* **EXERCISE PROMPT**: Count the lines of the data below that include the string "skew", and provide nothing but the result.

* **EXERCISE INPUTS**:
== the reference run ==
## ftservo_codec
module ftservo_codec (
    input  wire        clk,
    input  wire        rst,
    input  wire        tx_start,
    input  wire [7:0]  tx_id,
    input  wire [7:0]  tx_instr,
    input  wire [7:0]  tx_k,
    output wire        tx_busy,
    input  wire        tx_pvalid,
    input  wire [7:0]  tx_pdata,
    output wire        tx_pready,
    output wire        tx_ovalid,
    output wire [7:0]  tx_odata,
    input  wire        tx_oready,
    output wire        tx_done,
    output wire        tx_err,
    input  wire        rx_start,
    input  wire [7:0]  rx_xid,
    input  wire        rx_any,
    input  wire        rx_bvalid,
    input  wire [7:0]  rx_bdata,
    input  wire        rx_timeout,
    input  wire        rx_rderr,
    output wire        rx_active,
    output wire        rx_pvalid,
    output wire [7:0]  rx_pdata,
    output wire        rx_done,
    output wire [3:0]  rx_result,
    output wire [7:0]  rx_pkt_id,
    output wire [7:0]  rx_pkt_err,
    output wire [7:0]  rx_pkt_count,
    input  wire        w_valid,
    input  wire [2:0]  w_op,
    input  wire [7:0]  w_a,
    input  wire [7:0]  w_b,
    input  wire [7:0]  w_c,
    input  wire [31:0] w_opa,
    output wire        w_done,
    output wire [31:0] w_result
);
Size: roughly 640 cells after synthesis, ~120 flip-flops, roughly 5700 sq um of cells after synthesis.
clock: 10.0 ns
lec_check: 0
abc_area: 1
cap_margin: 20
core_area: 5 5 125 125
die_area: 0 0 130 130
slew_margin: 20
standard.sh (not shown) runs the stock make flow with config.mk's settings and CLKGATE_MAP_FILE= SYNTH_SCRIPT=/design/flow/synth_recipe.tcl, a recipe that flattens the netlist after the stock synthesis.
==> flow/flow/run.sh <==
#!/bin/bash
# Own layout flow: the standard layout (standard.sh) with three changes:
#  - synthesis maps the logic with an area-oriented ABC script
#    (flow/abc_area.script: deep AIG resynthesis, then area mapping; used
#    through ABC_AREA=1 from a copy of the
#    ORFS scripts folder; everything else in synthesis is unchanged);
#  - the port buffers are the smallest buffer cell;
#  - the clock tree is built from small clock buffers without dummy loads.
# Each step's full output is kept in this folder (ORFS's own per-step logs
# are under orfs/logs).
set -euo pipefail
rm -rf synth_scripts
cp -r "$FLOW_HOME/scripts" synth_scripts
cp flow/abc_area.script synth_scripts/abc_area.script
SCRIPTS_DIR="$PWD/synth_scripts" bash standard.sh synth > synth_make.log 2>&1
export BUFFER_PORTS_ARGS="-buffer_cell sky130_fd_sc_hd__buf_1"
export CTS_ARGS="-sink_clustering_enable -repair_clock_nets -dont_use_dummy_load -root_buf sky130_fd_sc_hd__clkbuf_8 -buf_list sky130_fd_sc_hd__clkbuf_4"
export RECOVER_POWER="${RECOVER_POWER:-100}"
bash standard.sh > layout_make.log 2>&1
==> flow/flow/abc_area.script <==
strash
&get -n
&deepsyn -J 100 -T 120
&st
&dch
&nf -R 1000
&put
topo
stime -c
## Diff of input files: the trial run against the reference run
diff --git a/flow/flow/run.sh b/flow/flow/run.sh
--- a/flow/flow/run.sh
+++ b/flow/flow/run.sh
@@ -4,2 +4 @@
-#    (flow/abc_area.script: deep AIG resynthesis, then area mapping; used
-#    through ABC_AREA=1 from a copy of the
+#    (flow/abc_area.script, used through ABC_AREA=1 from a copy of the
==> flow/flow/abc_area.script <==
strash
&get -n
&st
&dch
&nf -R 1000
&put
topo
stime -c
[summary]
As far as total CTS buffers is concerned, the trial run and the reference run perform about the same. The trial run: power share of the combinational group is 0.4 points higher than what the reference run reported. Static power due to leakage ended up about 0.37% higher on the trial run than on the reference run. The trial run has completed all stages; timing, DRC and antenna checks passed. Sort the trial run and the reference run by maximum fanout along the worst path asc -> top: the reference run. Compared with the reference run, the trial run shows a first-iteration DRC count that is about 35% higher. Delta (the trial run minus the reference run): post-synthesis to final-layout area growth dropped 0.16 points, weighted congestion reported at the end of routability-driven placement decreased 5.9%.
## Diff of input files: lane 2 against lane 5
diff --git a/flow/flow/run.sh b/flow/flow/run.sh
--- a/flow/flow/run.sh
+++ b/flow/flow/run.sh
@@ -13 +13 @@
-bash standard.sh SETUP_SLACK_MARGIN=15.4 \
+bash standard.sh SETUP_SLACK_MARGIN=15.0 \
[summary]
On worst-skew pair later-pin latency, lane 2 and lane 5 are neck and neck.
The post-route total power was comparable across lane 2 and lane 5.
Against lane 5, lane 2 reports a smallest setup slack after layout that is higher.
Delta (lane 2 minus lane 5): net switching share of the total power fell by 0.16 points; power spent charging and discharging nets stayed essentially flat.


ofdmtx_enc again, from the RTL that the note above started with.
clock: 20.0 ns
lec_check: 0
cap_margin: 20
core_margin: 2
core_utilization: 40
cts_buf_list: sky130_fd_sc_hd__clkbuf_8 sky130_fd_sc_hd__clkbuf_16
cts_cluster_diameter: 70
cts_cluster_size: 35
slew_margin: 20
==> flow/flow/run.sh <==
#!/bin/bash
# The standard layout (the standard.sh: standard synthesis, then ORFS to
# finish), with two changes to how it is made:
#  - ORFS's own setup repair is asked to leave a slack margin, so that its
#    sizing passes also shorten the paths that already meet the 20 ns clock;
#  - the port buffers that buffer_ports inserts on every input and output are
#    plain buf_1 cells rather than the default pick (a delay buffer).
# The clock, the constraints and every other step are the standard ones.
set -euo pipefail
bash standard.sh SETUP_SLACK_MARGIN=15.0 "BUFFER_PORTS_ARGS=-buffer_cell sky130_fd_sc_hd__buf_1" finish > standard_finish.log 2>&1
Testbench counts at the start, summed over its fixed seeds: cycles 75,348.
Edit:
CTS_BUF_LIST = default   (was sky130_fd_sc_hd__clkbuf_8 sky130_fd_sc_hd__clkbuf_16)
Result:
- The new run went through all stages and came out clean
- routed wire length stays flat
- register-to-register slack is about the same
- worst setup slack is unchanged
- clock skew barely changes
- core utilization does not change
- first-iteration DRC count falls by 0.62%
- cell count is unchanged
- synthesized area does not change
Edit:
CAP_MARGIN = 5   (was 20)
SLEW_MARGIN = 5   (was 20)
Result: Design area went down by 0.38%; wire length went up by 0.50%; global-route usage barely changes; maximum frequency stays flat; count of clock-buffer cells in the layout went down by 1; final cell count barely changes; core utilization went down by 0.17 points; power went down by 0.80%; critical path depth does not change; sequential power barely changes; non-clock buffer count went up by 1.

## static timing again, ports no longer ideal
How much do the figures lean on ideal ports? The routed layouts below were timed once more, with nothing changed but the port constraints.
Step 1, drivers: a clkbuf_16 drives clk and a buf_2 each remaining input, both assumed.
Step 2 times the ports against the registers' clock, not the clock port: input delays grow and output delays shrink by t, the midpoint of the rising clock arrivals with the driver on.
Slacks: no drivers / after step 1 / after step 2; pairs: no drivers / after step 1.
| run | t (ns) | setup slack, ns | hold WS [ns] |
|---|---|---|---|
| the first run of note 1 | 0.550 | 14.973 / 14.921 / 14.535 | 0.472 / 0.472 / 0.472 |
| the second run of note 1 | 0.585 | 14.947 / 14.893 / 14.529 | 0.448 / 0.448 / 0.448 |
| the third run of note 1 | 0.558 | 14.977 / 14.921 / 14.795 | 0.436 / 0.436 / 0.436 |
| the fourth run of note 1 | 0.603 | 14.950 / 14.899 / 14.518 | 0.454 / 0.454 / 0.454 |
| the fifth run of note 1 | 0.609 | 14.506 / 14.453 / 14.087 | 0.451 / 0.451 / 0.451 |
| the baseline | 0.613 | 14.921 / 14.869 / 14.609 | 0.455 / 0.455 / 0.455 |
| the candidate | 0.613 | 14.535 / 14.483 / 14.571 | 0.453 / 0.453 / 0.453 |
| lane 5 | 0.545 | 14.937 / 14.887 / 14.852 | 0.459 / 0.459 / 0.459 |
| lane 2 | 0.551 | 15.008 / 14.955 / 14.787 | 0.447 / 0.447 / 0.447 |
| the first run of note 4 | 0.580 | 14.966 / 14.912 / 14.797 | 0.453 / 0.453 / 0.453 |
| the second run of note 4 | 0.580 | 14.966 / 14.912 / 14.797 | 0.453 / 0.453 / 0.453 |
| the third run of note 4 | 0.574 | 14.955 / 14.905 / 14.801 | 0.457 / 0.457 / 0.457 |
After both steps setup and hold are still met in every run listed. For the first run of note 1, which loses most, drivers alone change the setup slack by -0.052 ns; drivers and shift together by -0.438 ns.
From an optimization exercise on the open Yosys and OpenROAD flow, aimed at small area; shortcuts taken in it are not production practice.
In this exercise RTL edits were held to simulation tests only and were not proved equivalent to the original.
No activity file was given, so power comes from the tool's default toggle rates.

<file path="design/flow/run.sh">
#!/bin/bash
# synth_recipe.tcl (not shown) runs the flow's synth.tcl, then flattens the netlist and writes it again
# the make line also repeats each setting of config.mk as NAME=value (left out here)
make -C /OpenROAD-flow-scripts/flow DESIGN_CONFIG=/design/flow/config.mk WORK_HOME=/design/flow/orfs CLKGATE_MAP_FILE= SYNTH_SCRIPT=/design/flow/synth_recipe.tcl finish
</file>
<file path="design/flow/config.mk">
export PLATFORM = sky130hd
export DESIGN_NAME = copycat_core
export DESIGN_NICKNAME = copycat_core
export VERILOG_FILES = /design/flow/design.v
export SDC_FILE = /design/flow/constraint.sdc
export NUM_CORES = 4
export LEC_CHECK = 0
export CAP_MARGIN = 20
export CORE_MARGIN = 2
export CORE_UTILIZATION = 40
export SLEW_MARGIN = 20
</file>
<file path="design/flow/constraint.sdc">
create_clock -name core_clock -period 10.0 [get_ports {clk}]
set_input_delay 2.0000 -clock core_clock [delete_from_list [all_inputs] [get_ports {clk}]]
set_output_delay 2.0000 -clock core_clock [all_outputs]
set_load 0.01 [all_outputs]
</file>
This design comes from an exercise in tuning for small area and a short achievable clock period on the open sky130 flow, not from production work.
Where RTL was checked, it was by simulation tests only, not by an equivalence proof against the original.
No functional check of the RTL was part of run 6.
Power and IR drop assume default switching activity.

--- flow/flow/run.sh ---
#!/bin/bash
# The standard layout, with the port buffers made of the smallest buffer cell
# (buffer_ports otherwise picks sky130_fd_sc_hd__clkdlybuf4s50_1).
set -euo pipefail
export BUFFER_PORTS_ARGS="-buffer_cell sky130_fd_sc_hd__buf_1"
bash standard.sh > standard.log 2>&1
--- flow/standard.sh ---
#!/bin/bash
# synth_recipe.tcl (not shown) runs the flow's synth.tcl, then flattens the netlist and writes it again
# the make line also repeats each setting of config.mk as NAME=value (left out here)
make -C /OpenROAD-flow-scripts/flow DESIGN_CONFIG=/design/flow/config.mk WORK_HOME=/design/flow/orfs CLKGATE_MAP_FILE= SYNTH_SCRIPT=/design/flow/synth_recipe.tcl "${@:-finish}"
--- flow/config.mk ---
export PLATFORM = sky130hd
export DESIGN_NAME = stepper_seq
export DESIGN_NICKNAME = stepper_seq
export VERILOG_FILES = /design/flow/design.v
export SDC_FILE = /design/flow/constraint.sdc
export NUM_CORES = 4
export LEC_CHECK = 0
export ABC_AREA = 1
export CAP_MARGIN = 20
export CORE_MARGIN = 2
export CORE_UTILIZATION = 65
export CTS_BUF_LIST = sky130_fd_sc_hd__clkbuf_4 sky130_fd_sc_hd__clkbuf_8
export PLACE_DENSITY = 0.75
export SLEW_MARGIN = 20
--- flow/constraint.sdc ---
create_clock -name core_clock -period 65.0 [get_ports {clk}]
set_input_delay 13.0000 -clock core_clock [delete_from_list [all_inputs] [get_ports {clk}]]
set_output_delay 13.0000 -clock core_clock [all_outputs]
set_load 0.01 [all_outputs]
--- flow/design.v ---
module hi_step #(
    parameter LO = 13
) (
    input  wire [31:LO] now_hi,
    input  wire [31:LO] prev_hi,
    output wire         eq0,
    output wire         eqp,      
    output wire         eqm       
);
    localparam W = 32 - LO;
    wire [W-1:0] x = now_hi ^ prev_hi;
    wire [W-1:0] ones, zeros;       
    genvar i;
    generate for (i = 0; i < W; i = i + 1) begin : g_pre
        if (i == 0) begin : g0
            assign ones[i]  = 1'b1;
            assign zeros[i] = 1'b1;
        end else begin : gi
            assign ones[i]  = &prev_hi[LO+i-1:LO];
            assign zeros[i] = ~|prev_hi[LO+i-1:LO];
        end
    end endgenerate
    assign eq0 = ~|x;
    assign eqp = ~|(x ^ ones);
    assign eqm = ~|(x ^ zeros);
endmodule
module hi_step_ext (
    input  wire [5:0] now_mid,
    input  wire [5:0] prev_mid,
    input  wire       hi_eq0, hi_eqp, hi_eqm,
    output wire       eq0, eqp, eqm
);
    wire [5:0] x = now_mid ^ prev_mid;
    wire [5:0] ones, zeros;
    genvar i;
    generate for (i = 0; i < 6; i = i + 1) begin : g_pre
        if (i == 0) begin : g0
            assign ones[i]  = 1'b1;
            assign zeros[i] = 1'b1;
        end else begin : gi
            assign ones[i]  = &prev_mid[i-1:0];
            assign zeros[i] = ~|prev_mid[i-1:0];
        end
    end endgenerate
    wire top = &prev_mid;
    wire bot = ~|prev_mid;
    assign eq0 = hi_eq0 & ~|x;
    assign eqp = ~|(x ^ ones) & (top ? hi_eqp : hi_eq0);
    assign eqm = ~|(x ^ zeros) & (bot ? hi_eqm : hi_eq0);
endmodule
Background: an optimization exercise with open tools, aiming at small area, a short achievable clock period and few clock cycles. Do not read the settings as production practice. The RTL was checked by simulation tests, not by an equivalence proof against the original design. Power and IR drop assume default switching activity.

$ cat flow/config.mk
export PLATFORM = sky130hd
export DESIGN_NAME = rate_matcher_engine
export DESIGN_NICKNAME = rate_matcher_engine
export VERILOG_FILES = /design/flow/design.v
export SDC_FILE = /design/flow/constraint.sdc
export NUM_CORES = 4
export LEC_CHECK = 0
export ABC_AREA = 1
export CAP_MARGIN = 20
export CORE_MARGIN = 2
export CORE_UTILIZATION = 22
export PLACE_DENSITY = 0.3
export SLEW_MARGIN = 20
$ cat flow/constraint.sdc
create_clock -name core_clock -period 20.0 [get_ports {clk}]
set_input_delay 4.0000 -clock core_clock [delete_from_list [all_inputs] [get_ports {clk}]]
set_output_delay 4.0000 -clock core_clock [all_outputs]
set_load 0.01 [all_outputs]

* **ANSWER SECTION**: 2